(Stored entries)
===== config.mk =====
export PLATFORM = sky130hd
export DESIGN_NAME = mem_access_stage
export DESIGN_NICKNAME = d
export VERILOG_FILES = /design/src/rtl/mem_access_stage.sv
export SDC_FILE = /design/constraint.sdc
export NUM_CORES = 1
export LEC_CHECK = 0
export CAP_MARGIN = 40
export CORE_ASPECT_RATIO = 0.75
export CORE_MARGIN = 4
export CORE_UTILIZATION = 35
export DETAILED_ROUTE_END_ITERATION = 10
export PLACE_DENSITY = 0.8
export SLEW_MARGIN = 40
export SYNTH_ARGS = -nofsm -noshare
export SYNTH_HDL_FRONTEND = slang
export SYNTH_SLANG_ARGS = --single-unit

===== constraint.sdc =====
create_clock -name clk -period 2.4 [get_ports clk]
set_input_delay 0.48 -clock clk [delete_from_list [all_inputs] [get_ports clk]]
set_output_delay 0.48 -clock clk [all_outputs]
set_load 0.01 [all_outputs]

= ASSIGNMENT =
Send back all the records above word for word.

= REPLY TO THE EXERCISE =
===== config.mk =====
export PLATFORM = sky130hd
export DESIGN_NAME = mem_access_stage
export DESIGN_NICKNAME = d
export VERILOG_FILES = /design/src/rtl/mem_access_stage.sv
export SDC_FILE = /design/constraint.sdc
export NUM_CORES = 1
export LEC_CHECK = 0
export CAP_MARGIN = 40
export CORE_ASPECT_RATIO = 0.75
export CORE_MARGIN = 4
export CORE_UTILIZATION = 35
export DETAILED_ROUTE_END_ITERATION = 10
export PLACE_DENSITY = 0.8
export SLEW_MARGIN = 40
export SYNTH_ARGS = -nofsm -noshare
export SYNTH_HDL_FRONTEND = slang
export SYNTH_SLANG_ARGS = --single-unit

===== constraint.sdc =====
create_clock -name clk -period 2.4 [get_ports clk]
set_input_delay 0.48 -clock clk [delete_from_list [all_inputs] [get_ports clk]]
set_output_delay 0.48 -clock clk [all_outputs]
set_load 0.01 [all_outputs]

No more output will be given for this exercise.